* [DIRECTIONS FOR THIS TASK]:
Go to the line holding "other cells: 1 / 0.0007737" in the entries below and write out exactly every line down to and including the line holding "compound gates: 165 / 0.2370".

* [INPUT RECORDS]:
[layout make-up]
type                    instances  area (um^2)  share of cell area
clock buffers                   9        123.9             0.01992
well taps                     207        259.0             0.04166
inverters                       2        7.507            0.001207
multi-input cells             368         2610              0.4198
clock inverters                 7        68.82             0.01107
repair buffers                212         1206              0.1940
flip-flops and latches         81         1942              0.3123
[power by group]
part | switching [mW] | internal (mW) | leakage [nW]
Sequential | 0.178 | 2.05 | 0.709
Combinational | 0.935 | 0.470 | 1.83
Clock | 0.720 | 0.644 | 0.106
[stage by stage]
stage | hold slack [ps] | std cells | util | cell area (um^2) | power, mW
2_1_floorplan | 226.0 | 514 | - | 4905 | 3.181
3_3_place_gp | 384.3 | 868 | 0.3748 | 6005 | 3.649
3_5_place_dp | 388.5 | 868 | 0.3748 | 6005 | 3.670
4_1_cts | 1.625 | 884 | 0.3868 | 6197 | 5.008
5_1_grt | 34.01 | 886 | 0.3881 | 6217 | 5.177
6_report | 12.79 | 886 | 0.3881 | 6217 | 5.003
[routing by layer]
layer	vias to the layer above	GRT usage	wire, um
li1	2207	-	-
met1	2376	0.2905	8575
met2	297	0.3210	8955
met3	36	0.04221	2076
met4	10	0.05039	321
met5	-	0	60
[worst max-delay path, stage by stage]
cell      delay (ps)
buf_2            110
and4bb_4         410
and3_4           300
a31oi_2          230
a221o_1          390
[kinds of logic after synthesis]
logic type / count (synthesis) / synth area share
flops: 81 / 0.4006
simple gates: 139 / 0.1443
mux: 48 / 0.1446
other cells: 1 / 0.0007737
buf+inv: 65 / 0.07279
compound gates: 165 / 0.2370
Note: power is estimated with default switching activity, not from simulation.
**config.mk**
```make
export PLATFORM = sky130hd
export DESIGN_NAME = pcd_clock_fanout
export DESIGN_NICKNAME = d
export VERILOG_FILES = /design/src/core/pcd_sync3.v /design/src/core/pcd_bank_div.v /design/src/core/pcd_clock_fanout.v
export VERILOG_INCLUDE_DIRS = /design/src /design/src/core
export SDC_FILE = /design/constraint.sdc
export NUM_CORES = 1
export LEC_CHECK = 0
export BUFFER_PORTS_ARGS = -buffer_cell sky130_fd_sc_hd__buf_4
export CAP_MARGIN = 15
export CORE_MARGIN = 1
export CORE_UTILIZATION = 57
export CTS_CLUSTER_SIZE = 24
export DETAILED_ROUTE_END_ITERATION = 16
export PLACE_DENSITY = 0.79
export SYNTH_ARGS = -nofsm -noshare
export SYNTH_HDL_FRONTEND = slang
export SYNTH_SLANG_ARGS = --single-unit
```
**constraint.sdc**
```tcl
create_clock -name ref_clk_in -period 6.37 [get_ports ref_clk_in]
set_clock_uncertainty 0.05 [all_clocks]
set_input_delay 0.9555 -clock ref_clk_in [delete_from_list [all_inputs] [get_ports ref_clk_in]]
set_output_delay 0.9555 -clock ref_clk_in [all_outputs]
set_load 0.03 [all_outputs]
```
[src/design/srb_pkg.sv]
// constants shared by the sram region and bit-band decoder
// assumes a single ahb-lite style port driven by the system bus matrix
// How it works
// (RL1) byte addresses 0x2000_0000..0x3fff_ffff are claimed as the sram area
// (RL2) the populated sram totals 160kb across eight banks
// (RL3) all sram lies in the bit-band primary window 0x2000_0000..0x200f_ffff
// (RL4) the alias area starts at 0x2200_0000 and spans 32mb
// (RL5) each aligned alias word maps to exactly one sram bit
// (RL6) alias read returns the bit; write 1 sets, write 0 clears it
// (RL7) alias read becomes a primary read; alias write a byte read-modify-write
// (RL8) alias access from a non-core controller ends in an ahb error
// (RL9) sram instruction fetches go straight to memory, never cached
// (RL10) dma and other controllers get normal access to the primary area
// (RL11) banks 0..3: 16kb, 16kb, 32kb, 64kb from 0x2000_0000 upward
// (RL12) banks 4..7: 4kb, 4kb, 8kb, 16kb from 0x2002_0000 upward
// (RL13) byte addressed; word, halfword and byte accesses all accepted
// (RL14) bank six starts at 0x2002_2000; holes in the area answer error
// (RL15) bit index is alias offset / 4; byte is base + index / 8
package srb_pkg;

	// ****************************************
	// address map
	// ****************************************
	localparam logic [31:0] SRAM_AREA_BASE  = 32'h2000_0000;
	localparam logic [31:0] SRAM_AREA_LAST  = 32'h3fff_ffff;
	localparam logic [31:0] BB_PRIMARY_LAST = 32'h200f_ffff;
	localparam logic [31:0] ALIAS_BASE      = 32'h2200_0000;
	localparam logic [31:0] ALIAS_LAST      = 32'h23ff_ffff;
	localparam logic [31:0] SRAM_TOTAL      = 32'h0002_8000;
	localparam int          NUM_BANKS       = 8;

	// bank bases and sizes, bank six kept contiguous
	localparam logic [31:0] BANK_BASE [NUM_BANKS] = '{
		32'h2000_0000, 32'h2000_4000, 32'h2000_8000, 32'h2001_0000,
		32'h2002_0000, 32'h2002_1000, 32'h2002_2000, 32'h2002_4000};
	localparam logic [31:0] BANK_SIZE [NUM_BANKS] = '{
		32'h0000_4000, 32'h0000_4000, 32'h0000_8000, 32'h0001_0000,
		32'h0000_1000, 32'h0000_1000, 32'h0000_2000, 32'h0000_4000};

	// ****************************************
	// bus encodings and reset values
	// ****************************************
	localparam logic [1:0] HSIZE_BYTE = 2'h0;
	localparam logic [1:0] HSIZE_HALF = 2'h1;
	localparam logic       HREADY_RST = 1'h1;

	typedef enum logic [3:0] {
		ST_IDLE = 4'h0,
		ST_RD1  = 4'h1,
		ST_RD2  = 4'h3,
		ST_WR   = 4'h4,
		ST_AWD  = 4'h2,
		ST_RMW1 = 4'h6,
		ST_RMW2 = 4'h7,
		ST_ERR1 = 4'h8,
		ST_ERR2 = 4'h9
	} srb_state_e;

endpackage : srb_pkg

--

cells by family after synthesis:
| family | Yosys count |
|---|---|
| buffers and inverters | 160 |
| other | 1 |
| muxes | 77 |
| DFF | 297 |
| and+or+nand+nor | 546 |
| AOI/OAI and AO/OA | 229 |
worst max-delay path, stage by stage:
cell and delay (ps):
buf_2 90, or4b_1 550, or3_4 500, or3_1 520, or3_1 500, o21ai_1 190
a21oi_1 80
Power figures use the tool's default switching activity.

* [EXERCISE OUTPUT]:
other cells: 1 / 0.0007737
buf+inv: 65 / 0.07279
compound gates: 165 / 0.2370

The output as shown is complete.